Prädiktives maschinelles Lernen entwickeln, mit Flink | Workshop am 18. Dezember | Jetzt registrieren

Building Real-Time Data Systems the Hard Way

Verfasst von

A few years ago I helped build an event-driven system for gym bookings. The pitch was that we were building a better experience for both the gym members booking different classes and for the gyms and instructors managing things behind the scenes.
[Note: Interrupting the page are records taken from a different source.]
===== config.mk =====
export PLATFORM = sky130hd
export DESIGN_NAME = cdb_arbiter_flat
export DESIGN_NICKNAME = d
export VERILOG_FILES = /design/src/rtl/cdb_arbiter_pkg.sv /design/src/rtl/cdb_arbiter_if.sv /design/src/rtl/cdb_arbiter_slot.sv /design/src/rtl/cdb_arbiter.sv /design/src/flat_wrapper.sv
export SDC_FILE = /design/constraint.sdc
export NUM_CORES = 1
export LEC_CHECK = 0
export CAP_MARGIN = 20
export CORE_AREA = 2 2 100 121
export DETAILED_ROUTE_END_ITERATION = 8
export DIE_AREA = 0 0 102 123
export GPL_TIMING_DRIVEN = 0
export PLACE_DENSITY = 0.77
export SETUP_SLACK_MARGIN = 0.4
export SLEW_MARGIN = 30
export SYNTH_ARGS = -nofsm -noshare
export SYNTH_HDL_FRONTEND = slang
export SYNTH_SLANG_ARGS = --single-unit

===== constraint.sdc =====
create_clock -name clk_i -period 5.5 [get_ports clk_i]
set_clock_uncertainty 0.15 [all_clocks]
set_input_delay 1.1 -clock clk_i [delete_from_list [all_inputs] [get_ports clk_i]]
set_output_delay 1.1 -clock clk_i [all_outputs]
set_load 0.05 [all_outputs]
I joined the project toward the end of the initial R&D and I was instantly impressed by it. It’s always stayed in my mind as a business ahead of its time. The thing that made it really special was how alive the user experience was. You could go in and book a class on your phone and you’d instantly see your desktop app update to show the booking, and then your calendar would update too. Meanwhile, “off camera” you’d see the teacher’s attendance figures tick up, the receptionist’s view would instantly warn the teacher to expect a busy class, and the sales team would see their targets update—all in the same split second.

Real-time data system

Everyone got a near-instant view of the things they cared about most. For the everyday users, it was a fantastic user experience, but the killer feature we were building was that every aspect of the business had an accurate, tailored view of the state of play. The whole business could see itself with unprecedented clarity. It started with the customers and rippled out to every kind of user because we’d architected for real-time intelligence from the very beginning.

It could have been great… but it didn’t survive.
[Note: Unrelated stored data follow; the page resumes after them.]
==> config.mk <==
export PLATFORM = sky130hd
export DESIGN_NAME = button_pulser
export DESIGN_NICKNAME = d
export VERILOG_FILES = /design/src/rtl/button_pulser.sv
export SDC_FILE = /design/constraint.sdc
export NUM_CORES = 1
export LEC_CHECK = 0
export ABC_AREA = 1
export BUFFER_PORTS_ARGS = -buffer_cell sky130_fd_sc_hd__buf_4
export CAP_MARGIN = 10
export CORE_MARGIN = 1
export CORE_UTILIZATION = 45
export CTS_BUF_LIST = sky130_fd_sc_hd__clkbuf_4 sky130_fd_sc_hd__clkbuf_8
export CTS_CLUSTER_DIAMETER = 200
export DETAILED_ROUTE_END_ITERATION = 8
export GPL_TIMING_DRIVEN = 0
export MAX_ROUTING_LAYER = met4
export PLACE_DENSITY = 0.59
export SLEW_MARGIN = 15
export SYNTH_ARGS = -nofsm -noshare
export SYNTH_HDL_FRONTEND = slang
export SYNTH_SLANG_ARGS = --single-unit
export TNS_END_PERCENT = 50
==> constraint.sdc <==
create_clock -name clk -period 1.8 [get_ports clk]
set_input_delay 0.18 -clock clk [delete_from_list [all_inputs] [get_ports clk]]
set_output_delay 0.18 -clock clk [all_outputs]
set_load 0.01 [all_outputs]
==> src/rtl/button_pulser.sv <==
// Per-channel push-button conditioner: 2-flop synchroniser, press/release debounce,
// one-cycle press pulse and optional auto-repeat while held.
module button_pulser #(
  parameter int unsigned NO_OF_BUTTONS   = 2,
  parameter int unsigned DEBOUNCE_CYCLES = 16,
  parameter int unsigned REPEAT_DELAY    = 64,
  parameter int unsigned REPEAT_PERIOD   = 16
) (
  input  logic                     clk,
  input  logic                     resetn,
  input  logic [NO_OF_BUTTONS-1:0] btn_in,
  input  logic                     repeat_en,
  output logic [NO_OF_BUTTONS-1:0] pulse_out,
  output logic [NO_OF_BUTTONS-1:0] level_out
);

  localparam int unsigned CNT_MAX = (DEBOUNCE_CYCLES > REPEAT_DELAY) ? DEBOUNCE_CYCLES
                                                                      : REPEAT_DELAY;
  localparam int unsigned CNT_W   = (CNT_MAX > 1) ? $clog2(CNT_MAX) : 1;

  localparam logic [CNT_W-1:0] DEB_LAST   = CNT_W'(DEBOUNCE_CYCLES - 1);
  localparam logic [CNT_W-1:0] REP_LAST   = CNT_W'(REPEAT_DELAY - 1);
  localparam logic [CNT_W-1:0] REP_RELOAD = CNT_W'(REPEAT_DELAY - REPEAT_PERIOD);

  typedef enum logic [1:0] {
    RELEASED     = 2'd0,
    PRESS_WAIT   = 2'd1,
    HELD         = 2'd2,
    RELEASE_WAIT = 2'd3
  } state_t;

  for (genvar i = 0; i < NO_OF_BUTTONS; i++) begin : g_ch
    logic             sync_q1;
    logic             btn_sync;
    state_t           state;
    logic [CNT_W-1:0] cnt;
    logic             pulse_q;
    logic             level_q;

    // Two-flop synchroniser for the asynchronous button pin
    always_ff @(posedge clk or negedge resetn) begin
      if (!resetn) begin
        sync_q1  <= 1'b0;
        btn_sync <= 1'b0;
      end else begin
        sync_q1  <= btn_in[i];
        btn_sync <= sync_q1;
      end
    end

    // Debounce / repeat FSM; any opposite-level sample during a wait restarts it
    always_ff @(posedge clk or negedge resetn) begin
      if (!resetn) begin
        state   <= RELEASED;
        cnt     <= '0;
        pulse_q <= 1'b0;
        level_q <= 1'b0;
      end else begin
        pulse_q <= 1'b0;
        case (state)
          RELEASED: begin
            if (btn_sync) begin
              state <= PRESS_WAIT;
              cnt   <= '0;
            end
          end
          PRESS_WAIT: begin
            if (!btn_sync) begin
              state <= RELEASED;
            end else if (cnt == DEB_LAST) begin
              state   <= HELD;
              level_q <= 1'b1;
              pulse_q <= 1'b1;
              cnt     <= '0;
            end else begin
              cnt <= cnt + CNT_W'(1);
            end
          end
          HELD: begin
            if (!btn_sync) begin
              state <= RELEASE_WAIT;
              cnt   <= '0;
            end else if (!repeat_en) begin
              cnt <= '0;
            end else if (cnt == REP_LAST) begin
              pulse_q <= 1'b1;
              cnt     <= REP_RELOAD;
            end else begin
              cnt <= cnt + CNT_W'(1);
            end
          end
          RELEASE_WAIT: begin
            // Returning to HELD restarts repeat timing but never re-pulses
            if (btn_sync) begin
              state <= HELD;
              cnt   <= '0;
            end else if (cnt == DEB_LAST) begin
              state   <= RELEASED;
              level_q <= 1'b0;
            end else begin
              cnt <= cnt + CNT_W'(1);
            end
          end
          default: begin
            state <= RELEASED;
            cnt   <= '0;
          end
        endcase
      end
    end

    assign pulse_out[i] = pulse_q;
    assign level_out[i] = level_q;
  end

endmodule

== Yosys cells after proc, flatten, opt, wreduce, memory -nomap -nowiden ==
Cells that the tools add are included.
Widths: inputs -> output; s select.
Operators by class
  mux-type cells: 54
  equal/unequal tests: 28
  reduce and logical (&&, ||, !) cells: 10
  $add $sub $neg: 2
Operator list (number)
  $mux 6: 16
  $pmux 6 s4: 2
  $mux 2: 12
  $ne 2x2->1 const B: 12
  $mux 1: 18
  $ne 3x3->1 const B: 6
  $pmux 2 s4: 2
  $add 6x1->6 const B: 2
  $eq 6x4->1 const B: 2
  $eq 6x6->1 const B: 2
  $reduce_and 5->1: 2
  $eq 2x2->1 const B: 4
  $pmux 1 s2: 4
  $reduce_and 4->1: 2
  $reduce_and 3->1: 2
  $eq 2x1->1 const B: 2
  $logic_not 2->1: 2
  $reduce_bool 2->1: 2
Storage, ports and cells
  register bits after elaboration: 24
  input bits: 5
  word-level logic and storage cells: 106

== Logic depth before layout (Yosys ltp) ==
  depth after elaboration: 5
  mapped depth: 10

== Worst setup path before layout ==
No wires, ideal clock.
  path kind: register -> register
  start: reg g_ch[1].state[0]
  end: reg g_ch[1].cnt[0]
  clock period less this slack: 1.365 ns
  cell stages (with the launch flop): 7
  arrival time: 1.300 ns
  slack: 0.435 ns
  data required time: 1.735 ns
  path through: dfrtp_1 > ha_1 > o21ai_2 > nand2_8 > nor2_8 > nand3b_2 > nand2_1
On the way
  cells in the longest elaborated chain, start to end: 3
RTL lines
  start: declaration: RTL line 35  | state_t state;
  start signal: assignment: RTL line 54  | state <= RELEASED;
  start signal: assignment: RTL line 63  | state <= PRESS_WAIT;
  start signal: assignment: RTL line 69  | state <= RELEASED;
  $eq 2x2->1, or another cell as far along: RTL line 60  | case (state)
  $ne 3x3->1 (no source line) / $ne 2x2->1 (equally long branches)
  $reduce_and 3->1 (no source line)
  end signal: assignment: RTL line 76  | cnt <= cnt + CNT_W'(1);
  end signal: assignment: RTL line 89  | cnt <= cnt + CNT_W'(1);
  end signal: assignment: RTL line 101  | cnt <= cnt + CNT_W'(1);
  end: declaration: RTL line 36  | logic [CNT_W-1:0] cnt;
Parallel ways exist; a longest one is shown, timed or not.
A chain may end at the register's enable or synchronous reset.

==> results.ini <==
[global_routing]
antenna_found_initial = 0
grt_pass1_vias = 1252
grt_max_degree = 25
grt_overflow = 0
grt_usage_pct = 17.5
grt_pass1_wl_mm = 5.46

[clock_network]
cts_buffers = 3
cts_tree = done
cts_sinks = 24
max-clock-path-buffers = 2
worstSkewPairLatency_ps = 260
post-cts-setup-buffer-count = 0
htree_levels = 1
cts-root-buf = clkbuf_8
clkTransAtPathRegs_ps = 80

[timing]
period_share_pct = 86.4
setup_tns_ps = 0
setup_violations = 0
skew_ps = 1.55
whs_ps = 22.5
fin_crit_ps = 1560
max_slew_margin_pct = 78.3
setup_ws_ps = 245
hold_viol_final = 0
tightestPinTransition_ps = 325
slew_viol_final = 0
rsz0062_at_grt = false
fmax_ghz = 0.643

[synth]
synth_warnings = 0
synth_edf_count = 0
synth.area.top_cells = dfrtp_1 (36%), nand2_1 (14%), ha_1 (8.9%)
ys_types = 27
synth_ff_type = dfrtp_1
syn-num-nets = 226
ys_ff_latch = 24
synth_area_um2 = 1690
synth_top_area_cell = dfrtp_1
yosysSeqAreaShare_pct = 35.5
syn_inst = 209
ys_top_cells_by_count = nand2_1 (64), dfrtp_1 (24), inv_1 (20)
avgSynthCellArea_um2 = 8.09
netlist.area_leader.share_pct = 35.5
yosysMostFrequentCell = nand2_1
synth-async-reset-ratio_pct = 100

[finish]
final_util_pct = 54.0
fillers = 341
num-nets-final = 240
drive_gt1_share_pct = 23.0
multi_input_area_um2 = 967
fin_area_um2 = 1870
seq_area_um2 = 601
syn2layout_area_growth_pct = 10.8
n_antenna_cell = 0

[floorplanning]
die_w_um = 63.3
die_area_um2 = 4010
dieHeight_um = 63.3
pin_count = 9
initial_core_util_pct = 48.8
row_count = 21
coreArea_um2 = 3470

[placement]
gp_congestion = 0.785
dpl.hpwl_mm = 2.33
placed_cell_area_um2 = 1810
pre_cts_ws_ps = 264
port_buffers = 8

[worst_setup_path]
crit_type = flop to flop
worstPathMaxFanout = 7
start_kind = flop
arrival_ps = 1760
worstSetupEndpointType = flop
cp_data_required_time_ps = 2000

[drt]
routedWlPerCell_um = 11.1
detail_route.iter0.violations = 59
ant_nets = 0
finalWirelength_mm = 2.97
viasPerCell = 4.83
vias = 1295
drt_pass1_iterations = 4
drcViolationCount = 0

[power_and_ir_drop]
p_clk_share_pct = 16.8
seqPwrFrac_pct = 33.6
p_int_uw = 1220
power.combinational.fraction_pct = 49.6
switching_share_pct = 43.0
power.leakage_uw = 0.000980
ir_drop_v = 0.000679
cellPowerDensity_nw_per_um2 = 1140
p_sw_uw = 918

[min_path]
hold_class = primary input to flop

[run]
drv_cap = 0

[outcome]
outcome = finished, final reports clean

## logic make-up (layout without fill, tap and decap cells)
kind of cell               Yosys count  in the layout  share of synthesized area [%]
DFF                                 24             24                           35.5
adders and majority gates           12             12                           8.88
and+or+nand+nor                    119            119                           38.6
AOI/OAI and AO/OA                   21             21                           7.62
xor gates and xnor gates             4              4                           2.07
buffers and inverters               29             42                           7.32
## stage by stage
step                power (µW)  std cells
finish                    2130        268
global route              2320        268
CTS                       2160        268
detailed placement        1790        263
global placement          1760        263
floorplan                 1570        209
## power groups by stage
stage | sequential (µW) | clock (µW) | combinational, µW
3_5_place_dp | 723 | 0 | 1060
2_1_floorplan | 706 | 0 | 863
6_report | 718 | 358 | 1060
4_1_cts | 716 | 380 | 1070
5_1_grt | 733 | 395 | 1190
3_3_place_gp | 722 | 0 | 1040
## layout by cell type, fill, tap and decap left out, drive strengths merged, types with 5 or more instances in the layout
| master | instances |
|---|---|
| inv | 25 |
| a21oi | 6 |
| nand4 | 5 |
| nand2 | 73 |
| dfrtp | 24 |
| ha | 12 |
| o21ai | 13 |
| buf | 12 |
| nand3 | 18 |
| nor2 | 20 |
## metal layers
metal / GRT usage, % / vias up / wire, µm
li1: - / 689 / -
met2: 27.3 / 10 / 1270
met5: - / - / 0
met3: 4.35 / 2 / 66
met1: 23.4 / 594 / 1620
met4: 2.56 / 0 / 18
## critical path, stage by stage (launching register included)
cell     delay [ps]
dfrtp_1         410
inv_1           100
ha_1            280
o21ai_2         340
nand2_8         120
nor2_8          120
nand3_1          80
nand2_1          60
## cell type report
cell class	instances	area share (%)
buffer	4	1.60
clock buffer	4	2.94
inverter	25	5.01
multi-input combinational	156	51.6
sequential	24	32.0
tap	46	3.07
timing repair buffer	9	3.74
## sequential cells by signal, summed over array words and instances, names as in the netlist, named ones only
register	flops
g_ch.cnt	12
g_ch.btn_sync	2
g_ch.sync_q1	2
g_ch.pulse_q	2
g_ch.level_q	2
g_ch.state	2
## path summary, 6_finish.rpt
path	startpoint	endpoint	slack, ps	cells past startpoint
max	flop	g_ch[1].cnt[1]	240	7
min	btn_in[0]	g_ch[0].sync_q1	20	1
max reg2reg	flop	g_ch[1].cnt[1]	240	7
min reg2reg	g_ch[0].sync_q1	g_ch[0].btn_sync	360	0
max in group asynchronous	resetn	g_ch[0].btn_sync	1220	2
min in group asynchronous	resetn	g_ch[1].state[0]	350	2
## what timing repair did
item,4_1_cts,5_1_grt
gates resized for setup,0,0
hold endpoints to repair,24,0
hold buffers,1,0
No activity file was read; power rests on OpenSTA's default activity.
It didn’t survive for reasons that were probably 20% technology and 80% management1—but in a better world it would have thrived. I’ve always wished it had. I find myself thinking about that UX often. About how that kind of clarity should be the default business experience, and about that 20% technology gap that I’d love to go back and get right. I’m convinced we made the right choice of architecture—real-time event streaming—but we started with a relational database and ended up reinventing a real-time engine on top of it. In the end that hurt us.

Before I go any further I should say I have a long background in relational databases and I think they’re great. I’m still staggered that astonishingly high-quality projects like PostgreSQL are free. So please don’t take this as a post bashing relational databases—that’s absolutely not the point. My point is that for this project there was an impedance mismatch between event streaming and relational which I think is worth exploring.
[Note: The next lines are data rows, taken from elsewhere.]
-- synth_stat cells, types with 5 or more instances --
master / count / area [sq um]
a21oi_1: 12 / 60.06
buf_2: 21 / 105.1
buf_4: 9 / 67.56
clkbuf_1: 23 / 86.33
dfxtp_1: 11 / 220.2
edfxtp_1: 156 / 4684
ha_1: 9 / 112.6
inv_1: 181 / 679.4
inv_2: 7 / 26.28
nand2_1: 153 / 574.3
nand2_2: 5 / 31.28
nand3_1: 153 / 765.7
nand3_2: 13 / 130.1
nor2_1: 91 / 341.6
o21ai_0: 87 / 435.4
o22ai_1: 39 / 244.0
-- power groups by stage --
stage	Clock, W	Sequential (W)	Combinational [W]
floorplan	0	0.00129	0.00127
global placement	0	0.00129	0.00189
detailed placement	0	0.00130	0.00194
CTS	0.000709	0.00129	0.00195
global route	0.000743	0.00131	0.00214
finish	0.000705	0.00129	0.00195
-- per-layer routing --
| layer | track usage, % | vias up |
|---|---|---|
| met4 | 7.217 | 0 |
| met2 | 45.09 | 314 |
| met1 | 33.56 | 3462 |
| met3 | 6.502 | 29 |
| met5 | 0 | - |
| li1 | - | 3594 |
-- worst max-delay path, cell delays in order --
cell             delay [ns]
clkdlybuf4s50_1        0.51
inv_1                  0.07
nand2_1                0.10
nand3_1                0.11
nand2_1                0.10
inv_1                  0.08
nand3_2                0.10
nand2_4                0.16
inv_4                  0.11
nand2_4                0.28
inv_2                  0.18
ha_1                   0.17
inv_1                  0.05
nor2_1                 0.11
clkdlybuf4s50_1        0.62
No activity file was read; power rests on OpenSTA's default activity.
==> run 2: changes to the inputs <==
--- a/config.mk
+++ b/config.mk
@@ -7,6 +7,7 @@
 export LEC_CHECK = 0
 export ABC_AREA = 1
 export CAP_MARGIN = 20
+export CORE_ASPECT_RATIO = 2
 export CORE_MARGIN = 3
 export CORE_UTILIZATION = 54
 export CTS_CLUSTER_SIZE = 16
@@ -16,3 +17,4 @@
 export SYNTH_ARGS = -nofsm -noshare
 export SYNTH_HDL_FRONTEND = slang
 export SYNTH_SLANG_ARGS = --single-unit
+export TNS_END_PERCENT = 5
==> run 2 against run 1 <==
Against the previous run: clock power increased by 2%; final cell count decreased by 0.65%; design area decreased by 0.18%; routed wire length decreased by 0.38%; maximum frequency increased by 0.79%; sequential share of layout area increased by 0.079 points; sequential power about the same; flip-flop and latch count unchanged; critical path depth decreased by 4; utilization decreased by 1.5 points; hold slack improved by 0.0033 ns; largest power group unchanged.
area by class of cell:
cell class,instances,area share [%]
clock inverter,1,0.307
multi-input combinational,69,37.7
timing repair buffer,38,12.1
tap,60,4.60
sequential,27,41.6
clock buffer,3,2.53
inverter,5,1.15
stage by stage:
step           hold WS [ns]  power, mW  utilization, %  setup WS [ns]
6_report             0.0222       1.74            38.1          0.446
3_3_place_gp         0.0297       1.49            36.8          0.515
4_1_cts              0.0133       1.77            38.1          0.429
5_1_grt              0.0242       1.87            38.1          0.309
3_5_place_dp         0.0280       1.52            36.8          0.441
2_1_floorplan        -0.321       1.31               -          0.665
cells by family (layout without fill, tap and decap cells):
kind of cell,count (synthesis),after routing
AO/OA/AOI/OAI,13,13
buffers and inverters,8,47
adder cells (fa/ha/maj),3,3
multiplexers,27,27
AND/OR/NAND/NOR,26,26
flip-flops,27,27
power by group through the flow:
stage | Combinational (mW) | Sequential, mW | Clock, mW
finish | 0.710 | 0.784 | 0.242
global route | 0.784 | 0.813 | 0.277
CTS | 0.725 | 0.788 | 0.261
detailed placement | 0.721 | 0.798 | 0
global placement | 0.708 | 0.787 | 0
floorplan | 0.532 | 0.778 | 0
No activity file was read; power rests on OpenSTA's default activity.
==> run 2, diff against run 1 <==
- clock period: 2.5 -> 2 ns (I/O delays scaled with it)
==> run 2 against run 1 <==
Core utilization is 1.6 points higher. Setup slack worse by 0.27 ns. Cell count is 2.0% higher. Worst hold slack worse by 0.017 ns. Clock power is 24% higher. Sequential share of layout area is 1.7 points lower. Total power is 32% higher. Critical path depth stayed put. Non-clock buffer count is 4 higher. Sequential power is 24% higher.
<file path="config.mk">
export PLATFORM = sky130hd
export DESIGN_NAME = restoring_divider
export DESIGN_NICKNAME = d
export VERILOG_FILES = /design/src/rtl/restoring_divider.sv
export SDC_FILE = /design/constraint.sdc
export NUM_CORES = 1
export LEC_CHECK = 0
export CAP_MARGIN = 20
export CELL_PAD_IN_SITES_DETAIL_PLACEMENT = 1
export CELL_PAD_IN_SITES_GLOBAL_PLACEMENT = 2
export CORE_MARGIN = 4
export CORE_UTILIZATION = 33
export CTS_CLUSTER_DIAMETER = 120
export CTS_CLUSTER_SIZE = 8
export DETAILED_ROUTE_END_ITERATION = 12
export GPL_ROUTABILITY_DRIVEN = 0
export PLACE_DENSITY = 0.88
export SYNTH_ARGS = -nofsm -noshare
export SYNTH_HDL_FRONTEND = slang
export SYNTH_SLANG_ARGS = --single-unit
export TNS_END_PERCENT = 1
</file>
<file path="constraint.sdc">
create_clock -name CLK -period 5.4 [get_ports CLK]
set_clock_uncertainty 0.05 [all_clocks]
set_input_delay 1.08 -clock CLK [delete_from_list [all_inputs] [get_ports CLK]]
set_output_delay 1.08 -clock CLK [all_outputs]
set_load 0.05 [all_outputs]
</file>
That said, here’s why if I ever got the chance I’d like to do that project again with Apache Kafka® at the core…​

1These are, of course, scientifically accurate percentages with which the former management team would completely agree.

Watching for new events needs to be trivial

The core question for real-time systems is, “What’s the new data?” All the data is important, but the data that’s just arrived is especially important. It demands your immediate attention.

Relational databases are okay at this. You can build in what’s missing. Provided you stick an index on the event ID and keep track of the last_event_id_processed, you can pull out the oldest row that’s newer than your marker and that keeps the, “What’s new?” query reasonably efficient. Something like:

SELECT *
FROM some_event_type
WHERE event_id > last_event_id_processed
ORDER BY event_id ASC 
LIMIT 1

(Depending on the specific database it might also be smart enough to realize that the index matches the ORDER BY clause, so it can process the LIMIT while it’s reading the index, rather than after it’s fetched and sorted all the rows. That can greatly reduce the number of rows processed to get the answer.)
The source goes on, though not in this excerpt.